Libertas Institute has long cared about restricting police use of forcible entry to one’s home. A person’s home is their sanctuary, and with respect to private property rights and personal privacy, it only makes sense to stand up and protect an individual’s right to be safe and secure from the invasion of government. Of course, there are times when law enforcement can legally enter one’s residence, but only under specific circumstances. And Libertas is trying to ensure that when these circumstances arise, entrance to the home is carried out in the safest manner possible.
Former Representative Craig Hall worked with Libertas to sponsor a comprehensive bill in 2021 to limit no-knock warrants to be used only when there was “existing, imminent threat of serious bodily injury or death to a person inside the building.” Unfortunately, the bill did not pass with that language. And one of the main reasons is to preserve law enforcement’s ability to have broader use of no-knock warrants, or forcible entry, for reasons like preserving evidence. Although we disagree with this reasoning under the belief that forcible entry usage is dangerous and should be reserved only for situations where human life is already in danger, there are still steps that need to be taken to minimize the potential fatality risks.

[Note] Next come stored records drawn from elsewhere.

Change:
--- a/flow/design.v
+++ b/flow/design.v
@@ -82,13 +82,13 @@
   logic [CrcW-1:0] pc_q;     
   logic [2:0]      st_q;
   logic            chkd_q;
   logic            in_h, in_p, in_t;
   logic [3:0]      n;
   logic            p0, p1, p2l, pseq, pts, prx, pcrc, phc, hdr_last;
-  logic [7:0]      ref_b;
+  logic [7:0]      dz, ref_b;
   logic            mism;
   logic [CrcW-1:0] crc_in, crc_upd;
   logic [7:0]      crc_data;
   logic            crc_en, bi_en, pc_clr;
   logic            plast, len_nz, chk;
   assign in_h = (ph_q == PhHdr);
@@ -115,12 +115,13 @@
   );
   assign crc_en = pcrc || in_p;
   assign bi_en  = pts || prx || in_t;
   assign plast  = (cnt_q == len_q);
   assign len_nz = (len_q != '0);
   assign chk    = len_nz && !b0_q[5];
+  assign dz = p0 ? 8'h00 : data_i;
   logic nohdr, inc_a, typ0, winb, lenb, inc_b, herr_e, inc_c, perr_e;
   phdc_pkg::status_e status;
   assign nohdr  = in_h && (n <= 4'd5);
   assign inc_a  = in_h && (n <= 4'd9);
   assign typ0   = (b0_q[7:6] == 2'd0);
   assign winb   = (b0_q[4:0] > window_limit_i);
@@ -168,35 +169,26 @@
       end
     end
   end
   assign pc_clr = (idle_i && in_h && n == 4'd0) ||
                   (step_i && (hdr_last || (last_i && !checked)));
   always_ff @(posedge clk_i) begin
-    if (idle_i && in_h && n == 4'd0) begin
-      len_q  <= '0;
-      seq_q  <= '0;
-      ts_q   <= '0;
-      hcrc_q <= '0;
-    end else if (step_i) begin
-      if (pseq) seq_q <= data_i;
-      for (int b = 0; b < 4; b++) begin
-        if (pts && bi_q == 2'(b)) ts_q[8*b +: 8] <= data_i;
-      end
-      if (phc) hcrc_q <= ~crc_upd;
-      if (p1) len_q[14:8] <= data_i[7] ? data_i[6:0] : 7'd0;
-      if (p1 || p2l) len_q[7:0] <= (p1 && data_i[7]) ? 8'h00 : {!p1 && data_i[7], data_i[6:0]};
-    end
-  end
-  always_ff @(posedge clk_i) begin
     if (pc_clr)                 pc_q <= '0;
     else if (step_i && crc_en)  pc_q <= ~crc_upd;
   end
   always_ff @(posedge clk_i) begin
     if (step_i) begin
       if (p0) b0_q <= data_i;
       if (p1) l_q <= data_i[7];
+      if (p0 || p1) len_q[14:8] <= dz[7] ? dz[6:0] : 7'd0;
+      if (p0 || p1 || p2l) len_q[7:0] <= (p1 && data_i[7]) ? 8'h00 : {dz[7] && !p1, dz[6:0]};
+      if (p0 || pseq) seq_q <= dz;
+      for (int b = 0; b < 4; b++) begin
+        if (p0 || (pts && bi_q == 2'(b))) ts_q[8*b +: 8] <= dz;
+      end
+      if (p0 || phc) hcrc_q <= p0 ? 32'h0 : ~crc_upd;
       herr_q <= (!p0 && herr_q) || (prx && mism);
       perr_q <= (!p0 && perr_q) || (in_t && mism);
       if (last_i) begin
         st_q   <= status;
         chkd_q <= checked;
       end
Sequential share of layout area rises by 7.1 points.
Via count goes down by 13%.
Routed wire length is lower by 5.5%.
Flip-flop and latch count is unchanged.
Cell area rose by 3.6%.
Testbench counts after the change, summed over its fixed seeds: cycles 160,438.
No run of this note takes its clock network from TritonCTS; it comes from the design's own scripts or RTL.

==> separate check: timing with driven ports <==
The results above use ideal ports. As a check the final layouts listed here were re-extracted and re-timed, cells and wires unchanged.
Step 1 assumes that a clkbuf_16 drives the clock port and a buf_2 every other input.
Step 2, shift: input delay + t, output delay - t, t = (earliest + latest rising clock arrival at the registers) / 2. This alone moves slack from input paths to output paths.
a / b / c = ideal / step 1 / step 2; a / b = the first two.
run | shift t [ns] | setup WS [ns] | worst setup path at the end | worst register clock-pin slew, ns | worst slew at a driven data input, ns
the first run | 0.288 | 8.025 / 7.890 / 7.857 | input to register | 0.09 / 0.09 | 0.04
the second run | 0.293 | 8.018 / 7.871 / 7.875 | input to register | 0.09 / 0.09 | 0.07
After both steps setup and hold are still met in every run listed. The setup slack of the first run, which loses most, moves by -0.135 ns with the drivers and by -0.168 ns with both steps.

Representative Matt Gwynn is sponsoring House Bill 124 which restricts forcible entry use in Utah. It first ensures that officers who are conducting the no-knock warrant must be wearing “readily identifiable markings, including a badge and vest or clothing with a distinguishing label” to help individuals identify them as law enforcement. This provision is important, to help prevent situations like the Matthew David Stewart case where law enforcement burst into his residence in plain clothes, therefore making Stewart think he was being robbed.
The bill then clarifies that officers can use forcible entry when “exigent circumstances exist due to the destruction of evidence” or reasonable suspicion to believe there is a threat to the safety of an officer or individual in near proximity to the building.

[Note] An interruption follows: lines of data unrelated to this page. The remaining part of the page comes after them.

Source: an optimization exercise on an open RTL-to-GDS flow (aim: small area, a short achievable clock period and few clock cycles). Production flows keep margins and buffers that such runs may drop.
At most, simulation tests tie the RTL to the original design; equivalence was not proved.
Function not checked in runs 1 and 2: the RTL went through the layout flow alone.
Power is estimated from default activity; no workload was simulated.

**flow/design.v**
```verilog
package nice_pkg;
   typedef struct packed {
      logic [6:0] func7;
      logic [4:0] rs2;
      logic [4:0] rs1;
      logic [2:0] func3;
      logic [4:0] rd;
      logic [6:0] opcode;
   } nice_rtype_t;
   typedef union packed {
      logic [32-1:0] raw;
      nice_rtype_t           r;
   } nice_insn_u;
   typedef enum logic [2:0] {
      OP_NONE   = 3'd0,
      OP_LOAD_A = 3'd1,
      OP_LOAD_B = 3'd2,
      OP_LOAD_P = 3'd3,
      OP_STORE  = 3'd4,
      OP_WORK   = 3'd5
   } nice_op_e;
   typedef enum logic [2:0] {
      ST_IDLE = 3'd0,
      ST_MEM  = 3'd1,
      ST_WORK = 3'd2,
      ST_RESP = 3'd3
   } nice_state_e;
endpackage
`timescale 1ns/100ps
module row_buffer (
   input  logic                  custom_mem_op,
   input  logic                  wr_en,      
   input  logic [32-1:0] wr_data,
   output logic [32-1:0] head,       
   output logic [32-1:0] tap6        
);
   logic [32-1:0] w [8];
   always_ff @(posedge custom_mem_op) begin
      for (int j = 1; j < 8 - 1; j++) w[j] <= w[j+1];
      w[8-1] <= w[0];
      w[0] <= wr_en ? wr_data : w[1];
   end
   assign head = w[0];
   assign tap6 = w[6];
endmodule
`timescale 1ns/100ps
module modadd_unit (
   input  logic [32-1:0] a,
   input  logic [32-1:0] b,
   input  logic [32-1:0] p,
   output logic [32-1:0] r
);
   localparam int W = 32 + 2;
   logic [W-1:0]          xa, xb, xp, cs_s, cs_c, diff;
   logic [32:0]   sum;
   assign xa   = {2'b00, a};
   assign xb   = {2'b00, b};
   assign xp   = {2'b11, ~p};
   assign cs_s = xa ^ xb ^ xp;
   assign cs_c = {(xa[W-2:0] & xb[W-2:0]) | (xa[W-2:0] & xp[W-2:0]) | (xb[W-2:0] & xp[W-2:0]), 1'b1};
   assign diff = cs_s + cs_c;
   assign sum  = {1'b0, a} + {1'b0, b};
   assign r    = diff[W-1] ? sum[32-1:0] : diff[32-1:0];
endmodule
`timescale 1ns/100ps
module nice_core_top (
   input  logic                  custom_mem_op,
   input  logic                  nice_rst_n,
   output logic                  nice_active,
   output logic                  nice_mem_holdup,
   input  logic                  nice_req_valid,
   output logic                  nice_req_ready,
   input  logic [32-1:0] nice_req_inst,
   input  logic [32-1:0] nice_req_rs1,
   input  logic [32-1:0] nice_req_rs2,
   output logic                  nice_rsp_valid,
   input  logic                  nice_rsp_ready,
   output logic [32-1:0] nice_rsp_rdat,
   output logic                  nice_rsp_err,
   output logic                  nice_icb_cmd_valid,
   input  logic                  nice_icb_cmd_ready,
   output logic [32-1:0] nice_icb_cmd_addr,
   output logic                  nice_icb_cmd_read,
   output logic [32-1:0] nice_icb_cmd_wdata,
   output logic [1:0]            nice_icb_cmd_size,
   input  logic                  nice_icb_rsp_valid,
   output logic                  nice_icb_rsp_ready,
   input  logic [32-1:0] nice_icb_rsp_rdata,
   input  logic                  nice_icb_rsp_err
);
   localparam logic [2:0] K_LA = 3'd0, K_LB = 3'd1, K_LP = 3'd2, K_ST = 3'd3, K_WK = 3'd4;
   localparam logic [1:0] Q_ILL = 2'd0, Q_MEM = 2'd1, Q_WK = 2'd2;
   logic [2:0] ph;
   logic       zact;
   logic [2:0] zcnt;
   logic       zero_w;
   always_ff @(posedge custom_mem_op) begin
      if (!nice_rst_n) ph <= 3'd0;
      else             ph <= ph + 3'd1;
   end
   always_ff @(posedge custom_mem_op) begin
      if (!nice_rst_n) begin
         zact <= 1'b1;
         zcnt <= 3'd0;
      end else if (zact) begin
         zcnt <= zcnt + 3'd1;
         if (zcnt == 3'd6) zact <= 1'b0;
      end
   end
   assign zero_w = ~nice_rst_n | zact;
   logic [6:0] d_opc, d_f7;
   logic [2:0] d_f3;
   logic       d_mem, d_wk, d_ill;
   logic [2:0] d_kind;
   assign d_opc  = nice_req_inst[6:0];
   assign d_f3   = nice_req_inst[14:12];
   assign d_f7   = nice_req_inst[31:25];
   assign d_mem  = (d_opc == 7'b1111011) && (d_f3 == 3'b010) &&
                   (d_f7 >= 7'd1) && (d_f7 <= 7'd4);
   assign d_wk   = (d_opc == 7'b1111011) && (d_f3 == 3'b000) &&
                   (d_f7 == 7'd5);
   assign d_ill  = ~d_mem & ~d_wk;
   assign d_kind = d_wk ? K_WK : (d_f7[2:0] - 3'd1);
   logic                  pk_v, pk_mem, pk_wk, pk_ill;
   logic [1:0]            pk_k;
   logic [1:0]            rob_k [4];
   logic                  rob_d [4];
   logic                  rob_e [4];
   logic [1:0]            rob_hd, rob_tl;
   logic [2:0]            rob_n;
   logic                  rob_push, rob_pop, head_done;
   logic                  q0_v, q1_v;
   logic [1:0]            q0_k, q1_k, q0_i, q1_i;
   logic [2:0]            rcnt;
   logic [2:0]            rslot;
   logic                  rerr;
   logic                  iss_act;
   logic [2:0]            icnt;
   logic [1:0]            iss_k;
   logic                  cmd_v, cmd_rd;
   logic [32-1:0] cmd_a, cmd_wd;
   logic                  busy, wdone, wres_p;
   logic [2:0]            wcnt;
   logic [2:0]            r_off;
   logic [32-1:0] wres;
   logic                  rsp_v, rsp_e, rsp_w;
   logic                  req_hs;
   logic                  slot_free, st_now, phase_ok, work_ok, cont, start, fire;
   logic                  st0, can_start, can_work;
   logic [2:0]            lane;
   logic                  rsp_rdy, take, q0_done;
   logic                  handoff, raw_ok, lane_go;
   logic [32-1:0] a_head, b_head, p_head, r_tap6, mod_r, din;
   logic                  we_a, we_b, we_p;
   always_ff @(posedge custom_mem_op) begin
      if (!nice_rst_n) pk_v <= 1'b0;
      else             pk_v <= nice_req_valid & ~req_hs;
      pk_mem <= d_mem;
      pk_wk  <= d_wk;
      pk_ill <= d_ill;
      pk_k   <= d_kind[1:0];
   end
   assign st0       = (pk_k == K_ST[1:0]);
   assign can_start = pk_mem & ~iss_act & ~q1_v &
                      (ph == (3'd3 + (st0 ? r_off : 3'd0))) &
                      (st0 ? (~busy | (wcnt != 3'd0)) : ~busy);
   assign can_work  = pk_wk & ~busy & ~wres_p & ~(iss_act & (iss_k == K_ST[1:0]));
   assign nice_req_ready = pk_v & ~rob_n[2] & (pk_ill | can_work | (can_start & slot_free));
   assign req_hs    = nice_req_valid & nice_req_ready;
   assign start     = req_hs & pk_mem;
   assign handoff   = req_hs & pk_wk;
   assign slot_free = ~cmd_v | nice_icb_cmd_ready;
   assign lane      = iss_act ? icnt : 3'd0;
   assign st_now    = iss_act ? (iss_k == K_ST[1:0]) : st0;
   assign phase_ok  = (ph == (lane + 3'd3 + (st_now ? r_off : 3'd0)));
   assign work_ok   = ~busy | (wcnt > lane);
   assign cont      = iss_act & slot_free & phase_ok & (~st_now | work_ok);
   assign fire      = cont | start;
   always_ff @(posedge custom_mem_op) begin
      if (!nice_rst_n) begin
         cmd_v   <= 1'b0;
         iss_act <= 1'b0;
      end else begin
         if (fire)                    cmd_v <= 1'b1;
         else if (nice_icb_cmd_ready) cmd_v <= 1'b0;
         if (fire) begin
            icnt    <= lane + 3'd1;
            iss_act <= (lane != 3'd7);
         end
         if (start) iss_k <= pk_k;
      end
   end
   always_ff @(posedge custom_mem_op) begin
      if (fire) begin
         cmd_a  <= start ? nice_req_rs1 : cmd_a + 32'(4);
         cmd_rd <= ~st_now;
         cmd_wd <= r_tap6;
      end
   end
   assign nice_icb_cmd_valid = cmd_v;
   assign nice_icb_cmd_addr  = cmd_a;
   assign nice_icb_cmd_read  = cmd_rd;
   assign nice_icb_cmd_wdata = cmd_wd;
   assign nice_icb_cmd_size  = 2'b10;
   assign rsp_rdy = q0_v & ((q0_k == K_ST[1:0]) | ((rslot == 3'd0) & ~zact));
   assign take    = nice_icb_rsp_valid & rsp_rdy;
   assign q0_done = take & (rcnt == 3'd7);
   assign nice_icb_rsp_ready = rsp_rdy;
   always_ff @(posedge custom_mem_op) begin
      if (!nice_rst_n) begin
         rslot <= 3'd1;
         q0_v <= 1'b0;
         q1_v <= 1'b0;
         rcnt <= 3'd0;
         rerr <= 1'b0;
      end else begin
         rslot <= rslot + 3'd1 - {2'b00, take};
         if (take) begin
            rcnt <= rcnt + 3'd1;
            rerr <= (rerr | nice_icb_rsp_err) & ~q0_done;
         end
         if (start & ~q0_done) begin
            if (!q0_v) begin
               q0_v <= 1'b1;
               q0_k <= pk_k;
               q0_i <= rob_tl;
            end else begin
               q1_v <= 1'b1;
               q1_k <= pk_k;
               q1_i <= rob_tl;
            end
         end else if (start & q0_done) begin
            q0_k <= pk_k;
            q0_i <= rob_tl;
         end else if (q0_done) begin
            q0_v <= q1_v;
            q0_k <= q1_k;
            q0_i <= q1_i;
            q1_v <= 1'b0;
         end
      end
   end
   assign din  = zero_w ? '0 : nice_icb_rsp_rdata;
   assign we_a = zero_w | (take & (q0_k == K_LA[1:0]));
   assign we_b = zero_w | (take & (q0_k == K_LB[1:0]));
   assign we_p = zero_w | (take & (q0_k == K_LP[1:0]));
   row_buffer u_row_a (.custom_mem_op(custom_mem_op), .wr_en(we_a), .wr_data(din),
                       .head(a_head), .tap6());
   row_buffer u_row_b (.custom_mem_op(custom_mem_op), .wr_en(we_b), .wr_data(din),
                       .head(b_head), .tap6());
   row_buffer u_row_p (.custom_mem_op(custom_mem_op), .wr_en(we_p), .wr_data(din),
                       .head(p_head), .tap6());
   row_buffer u_row_r (.custom_mem_op(custom_mem_op), .wr_en(lane_go), .wr_data(mod_r),
                       .head(), .tap6(r_tap6));
   modadd_unit u_add (.a(a_head), .b(b_head), .p(p_head), .r(mod_r));
   assign raw_ok  = ~(q1_v & (q1_k != K_ST[1:0])) &
                    ~(q0_v & (q0_k != K_ST[1:0]) & (rcnt <= wcnt));
   assign lane_go = busy & (ph == wcnt) & raw_ok;
   always_ff @(posedge custom_mem_op) begin
      if (!nice_rst_n) begin
         busy   <= 1'b0;
         wdone  <= 1'b0;
         wres_p <= 1'b0;
      end else begin
         if (handoff) begin
            busy <= 1'b1;
            wcnt <= 3'd0;
         end else if (lane_go) begin
            wcnt <= wcnt + 3'd1;
            if (wcnt == 3'd7) begin
               busy   <= 1'b0;
               wdone  <= 1'b1;
               wres_p <= 1'b1;
            end
         end
         if (rob_pop & (rob_k[rob_hd] == Q_WK))    wdone  <= 1'b0;
         if (rsp_v & nice_rsp_ready & rsp_w)       wres_p <= 1'b0;
      end
   end
   always_ff @(posedge custom_mem_op) begin
      if (lane_go & (wcnt == 3'd7)) wres <= mod_r;
   end
   always_ff @(posedge custom_mem_op) begin
      if (!nice_rst_n)  r_off <= r_off - ph - 3'd1;
      else if (handoff) r_off <= 3'd0;
   end
   assign rob_push  = req_hs;
   assign head_done = (rob_k[rob_hd] == Q_WK) ? wdone : rob_d[rob_hd];
   assign rob_pop   = (rob_n != 3'd0) & head_done & (~rsp_v | nice_rsp_ready);
   always_ff @(posedge custom_mem_op) begin
      if (!nice_rst_n) begin
         rob_hd <= 2'd0;
         rob_tl <= 2'd0;
         rob_n  <= 3'd0;
      end else begin
         if (rob_push) rob_tl <= rob_tl + 2'd1;
         if (rob_pop)  rob_hd <= rob_hd + 2'd1;
         rob_n <= rob_n + {2'b00, rob_push} - {2'b00, rob_pop};
      end
   end
   always_ff @(posedge custom_mem_op) begin
      if (rob_push) begin
         rob_k[rob_tl] <= pk_ill ? Q_ILL : (pk_wk ? Q_WK : Q_MEM);
         rob_d[rob_tl] <= pk_ill;
         rob_e[rob_tl] <= pk_ill;
      end
      if (q0_done) begin
         rob_d[q0_i] <= 1'b1;
         rob_e[q0_i] <= rerr | nice_icb_rsp_err;
      end
   end
   always_ff @(posedge custom_mem_op) begin
      if (!nice_rst_n) begin
         rsp_v <= 1'b0;
      end else if (rob_pop) begin
         rsp_v <= 1'b1;
         rsp_e <= rob_e[rob_hd] & (rob_k[rob_hd] != Q_WK);
         rsp_w <= (rob_k[rob_hd] == Q_WK);
      end else if (nice_rsp_ready) begin
         rsp_v <= 1'b0;
      end
   end
   assign nice_rsp_valid = rsp_v;
   assign nice_rsp_err   = rsp_e;
   assign nice_rsp_rdat  = wres & {32{rsp_w}};
   assign nice_active     = nice_req_valid | (rob_n != 3'd0) | rsp_v;
   assign nice_mem_holdup = q0_v;
endmodule
```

Before asking a judge for warrant approval, the bill requires a supervisory official to evaluate the totality of the circumstances, ensure reasonable intelligence-gathering efforts and threat assessments were made, and determine there is sufficient basis to seek a warrant. This adds another layer of protection to ensure the legitimacy of the warrants.
The bill also requires all warrants to be served during daytime hours unless there are sufficient grounds to believe it is necessary to conduct during the evening hours. This is generally safer for everyone involved, including officers and home residents.
For no-knock warrants, the bill requires the affidavit to describe why the officer believes the suspect is unable to be detained or the residence can’t be searched using less invasive methods. It also requires investigation to ensure the correct building is identified and potential harm to innocent third parties is minimized.
This bill is a step toward a better warrant process for both forcible entry and knock-and-announce warrants.